I'm hearing alot of expectations here. That your mother would change for one day because you asked is a very big stretch. I did this too-I wanted my mother to be a different person countless times because of countless reasons: my prom, high school graduation, college graduation, etc. But every time it was the same thing: she was drunk or high or both and whatever. And, after a great deal of struggling and anger, I came to see the truth in my friend donna's statement: "Pigeons do what pigeons do, sit under their tree, they'll shit on you." My mom is gonna drink, she'll behave however she wants, no matter how important the deal is to me. It really doesn matter because she is powerless against her disease, just like I am. She can't see it because her disease makes her all the more powerless because she is wracked in denial.

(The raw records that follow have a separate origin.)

From an optimization exercise on the open Yosys and OpenROAD flow, aimed at small area, a short achievable clock period and few clock cycles per item; shortcuts taken in it are not production practice.
RTL that was checked went through simulation tests only; none was proved equivalent to the original.

==> module window_fetch, before the edit <==
module window_fetch (
    input  wire               clk,
    input  wire [4:0]         ph,        
    input  wire [5:0]         rb,        
    input  wire [6:0]         rj,        
    input  conv_pkg::pix_t    idata,
    output logic [conv_pkg::ADDR_W-1:0] iaddr,
    output logic [91:0]       s0,        
    output logic [91:0]       s1,
    output logic [91:0]       s2,
    output logic [91:0]       s3
);
    logic [4:0]  row_hi;
    logic        row_lo;
    logic        pad_d, pad_q;
    logic [19:0] u;
    logic [19:0] x1, x2, x3;
    always_comb begin
        row_hi = rb[4:0];
        row_lo = 1'b0;
        if (ph[0]) begin row_hi = rb[4:0] - 5'd1; row_lo = 1'b1; end
        if (ph[2]) row_lo = 1'b1;
        if (ph[3]) row_hi = rb[4:0] + 5'd1;
    end
    assign pad_d = rj[6] || (ph[0] && rb == 6'd0) || (ph[3] && rb == 6'd31);
    always_ff @(posedge clk) begin
        iaddr <= {row_hi, row_lo, rj[5:0]};
        pad_q <= pad_d;
    end
    assign u = pad_q ? 20'h80000 : {~idata[19], idata[18:0]};
    always_ff @(posedge clk) begin
        x1 <= u;
        x2 <= x1;
        x3 <= x2;
    end
    function automatic logic [91:0] step(input logic [91:0] s, input logic ld, input logic [19:0] px);
        step = {ld ? px : {4'b0000, s[91:76]}, s[75:4]};
    endfunction
    always_ff @(posedge clk) begin
        s0 <= step(s0, ph[4], x3);
        s1 <= step(s1, ph[4], x2);
        s2 <= step(s2, ph[4], x1);
        s3 <= step(s3, ph[4], u);
    end
endmodule
==> module conv_top, before the edit <==
module conv_top
#(
    parameter int IMG_BITS = 6    
) (
    input  wire               clk,
    input  wire               rst,
    input  wire               ready,
    input  conv_pkg::pix_t         idata,
    input  conv_pkg::pix_t         cdata_rd,
    output logic              busy,
    output logic              cwr,
    output logic              crd,
    output logic [conv_pkg::ADDR_W-1:0] iaddr,
    output logic [conv_pkg::ADDR_W-1:0] caddr_wr,
    output logic [conv_pkg::ADDR_W-1:0] caddr_rd,
    output conv_pkg::pix_t              cdata_wr,
    output logic [2:0]        csel
);
    logic [4:0]  ph;
    logic [5:0]  rb;
    logic [6:0]  rj;
    logic [91:0] s [0:3];
    logic [35:0] nib [0:3];
    logic [19:0] r [0:3];
    logic [4:0]  lph [0:3];
    always_comb begin
        for (int j = 0; j < 4; j++) begin
            for (int t = 0; t < 9; t++)
                nib[j][4*t +: 4] = s[t / 3 + j / 2][12 + 20 * (t % 3) - 4 * j +: 4];
            for (int d = 0; d < 5; d++)
                lph[j][d] = ph[(d + j) % 5];
        end
    end
    layer_ctrl u_layer_ctrl (
        .clk      (clk),
        .rst      (rst),
        .ready    (ready),
        .r0       (r[0]),
        .r1       (r[1]),
        .r2       (r[2]),
        .r3       (r[3]),
        .ph       (ph),
        .rb       (rb),
        .rj       (rj),
        .busy     (busy),
        .cwr      (cwr),
        .crd      (crd),
        .caddr_wr (caddr_wr),
        .caddr_rd (caddr_rd),
        .cdata_wr (cdata_wr),
        .csel     (csel)
    );
    window_fetch u_window_fetch (
        .clk   (clk),
        .ph    (ph),
        .rb    (rb),
        .rj    (rj),
        .idata (idata),
        .iaddr (iaddr),
        .s0    (s[0]),
        .s1    (s[1]),
        .s2    (s[2]),
        .s3    (s[3])
    );
    conv_mac_k0 u_mac_k0_top (.clk(clk), .ph(lph[0]), .nib(nib[0]), .result(r[0]));
    conv_mac_k1 u_mac_k1_top (.clk(clk), .ph(lph[1]), .nib(nib[1]), .result(r[1]));
    conv_mac_k0 u_mac_k0_bot (.clk(clk), .ph(lph[2]), .nib(nib[2]), .result(r[2]));
    conv_mac_k1 u_mac_k1_bot (.clk(clk), .ph(lph[3]), .nib(nib[3]), .result(r[3]));
    logic unused_rd;
    assign unused_rd = ^cdata_rd;
endmodule
==> flow/config.mk <==
export PLATFORM = sky130hd
export DESIGN_NAME = conv_top
export DESIGN_NICKNAME = conv_top
export VERILOG_FILES = /design/flow/design.v
export SDC_FILE = /design/flow/constraint.sdc
export NUM_CORES = 4
export LEC_CHECK = 0
export CAP_MARGIN = 20
export CORE_MARGIN = 2
export CORE_UTILIZATION = 55
export CTS_CLUSTER_DIAMETER = 200
export CTS_CLUSTER_SIZE = 20
export SLEW_MARGIN = 20
export SYNTH_HIERARCHICAL = 1
export SYNTH_MINIMUM_KEEP_SIZE = 0
==> flow/constraint.sdc <==
create_clock -name core_clock -period 12.5 [get_ports {clk}]
set_input_delay 2.5000 -clock core_clock [delete_from_list [all_inputs] [get_ports {clk}]]
set_output_delay 2.5000 -clock core_clock [all_outputs]
set_load 0.01 [all_outputs]
standard.sh (not shown) runs the stock make flow with config.mk's settings and CLKGATE_MAP_FILE= SYNTH_SCRIPT=/design/flow/synth_recipe.tcl, a recipe that flattens the netlist after the stock synthesis.
==> flow/flow/run.sh <==
#!/bin/bash
# The standard layout (the standard.sh, unchanged synthesis and steps),
# with ORFS's repair_timing asked to reach a setup slack of 8.6 ns.
# The SDC and clock period are the standard flow's own.
set -euo pipefail
bash standard.sh SETUP_SLACK_MARGIN=8.6 finish > standard_run.log 2>&1
Change:
--- a/flow/design.v
+++ b/flow/design.v
@@ -20,8 +20,8 @@
     input  conv_pkg::pix_t    idata,
     output logic [conv_pkg::ADDR_W-1:0] iaddr,
-    output logic [91:0]       s0,        
-    output logic [91:0]       s1,
-    output logic [91:0]       s2,
-    output logic [91:0]       s3
+    output logic [99:0]       s0,        
+    output logic [99:0]       s1,
+    output logic [99:0]       s2,
+    output logic [99:0]       s3
 );
     logic [4:0]  row_hi;
@@ -29,5 +29,4 @@
     logic        pad_d, pad_q;
     logic [19:0] u;
-    logic [19:0] x1, x2, x3;
     always_comb begin
         row_hi = rb[4:0];
@@ -43,16 +42,11 @@
     end
     assign u = pad_q ? 20'h80000 : {~idata[19], idata[18:0]};
-    always_ff @(posedge clk) begin
-        x1 <= u;
-        x2 <= x1;
-        x3 <= x2;
-    end
-    function automatic logic [91:0] step(input logic [91:0] s, input logic ld, input logic [19:0] px);
-        step = {ld ? px : {4'b0000, s[91:76]}, s[75:4]};
+    function automatic logic [99:0] step(input logic [99:0] s, input logic ld, input logic [19:0] px);
+        step = {ld ? px : {4'b0000, s[99:84]}, s[83:4]};
     endfunction
     always_ff @(posedge clk) begin
-        s0 <= step(s0, ph[4], x3);
-        s1 <= step(s1, ph[4], x2);
-        s2 <= step(s2, ph[4], x1);
+        s0 <= step(s0, ph[1], u);
+        s1 <= step(s1, ph[2], u);
+        s2 <= step(s2, ph[3], u);
         s3 <= step(s3, ph[4], u);
     end
@@ -825,5 +819,5 @@
     logic [5:0]  rb;
     logic [6:0]  rj;
-    logic [91:0] s [0:3];
+    logic [99:0] s [0:3];
     logic [35:0] nib [0:3];
     logic [19:0] r [0:3];
@@ -832,5 +826,5 @@
         for (int j = 0; j < 4; j++) begin
             for (int t = 0; t < 9; t++)
-                nib[j][4*t +: 4] = s[t / 3 + j / 2][12 + 20 * (t % 3) - 4 * j +: 4];
+                nib[j][4*t +: 4] = s[t / 3 + j / 2][20 + 20 * (t % 3) - 4 * (j + 3 - (t / 3 + j / 2)) +: 4];
             for (int d = 0; d < 5; d++)
                 lph[j][d] = ph[(d + j) % 5];
What happened:
- The new run went through all stages and came out clean
- design area drops by about 1.8%
- worst setup slack improved by 0.048 ns
- maximum frequency climbs by 1.2%
- die area drops by about 1.6%
- critical path depth does not change
- routed wire length climbs by about 2.3%
- global-route usage climbs by 1.0 points
- register-to-register slack improved by 0.05 ns
- synthesized area drops by 1.6%
- clock-buffer cell count drops by 4
Testbench counts after the change, summed over its fixed seeds: cycles 125,124, images 12.
The RTL of the first run of this note was laid out without a check of its function.

-- separate check: timing with driven ports --
Ports are ideal in the flow. The routed layouts listed here were re-timed in OpenROAD.
Step 1, drivers: a clkbuf_16 drives clk and a buf_2 each remaining input, both assumed.
Step 2 adds t to the input delays and takes it off the output delays; t is the mean of the earliest and latest rising clock arrival at the registers after step 1. Input paths then give back, and output paths get back, about the clock's delay inside the block.
a / b / c = ideal ports / drivers / drivers and shift; a / b = the first two.
| run | t, ns | setup WS [ns] | hold WS [ns] | latest minus earliest clock arrival (ns) |
|---|---|---|---|---|
| the first run | 0.668 | 8.611 / 8.591 / 8.611 | 0.299 / 0.299 / 0.299 | 0.038 / 0.038 |
| the second run | 0.677 | 8.659 / 8.609 / 8.659 | 0.303 / 0.303 / 0.303 | 0.027 / 0.028 |
After both steps every run listed still meets setup and hold.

I'm also hearing alot of daughter guilt. That you're seeming to feel as if that you owe your mother a relationship because your her daughter. I'm uncertain if you've worked the steps. When I worked the steps, especially 4-9, I was able to see that reformatting my relationship with my mother was the best thing for both of us. Whenever we spent time together, our relationship suffered tremendously; whenever we talked on a weekly basis by telephone, limiting our conversation to no more than 15 minutes, we did so much better. We further limited it to "surface things" like family news: someone's getting married; someone had a baby; etc. When this was the topic, instead of her former marriage to dad, my weight, my job, etc, fights didn't break out, buttons didn't get pushed, etc.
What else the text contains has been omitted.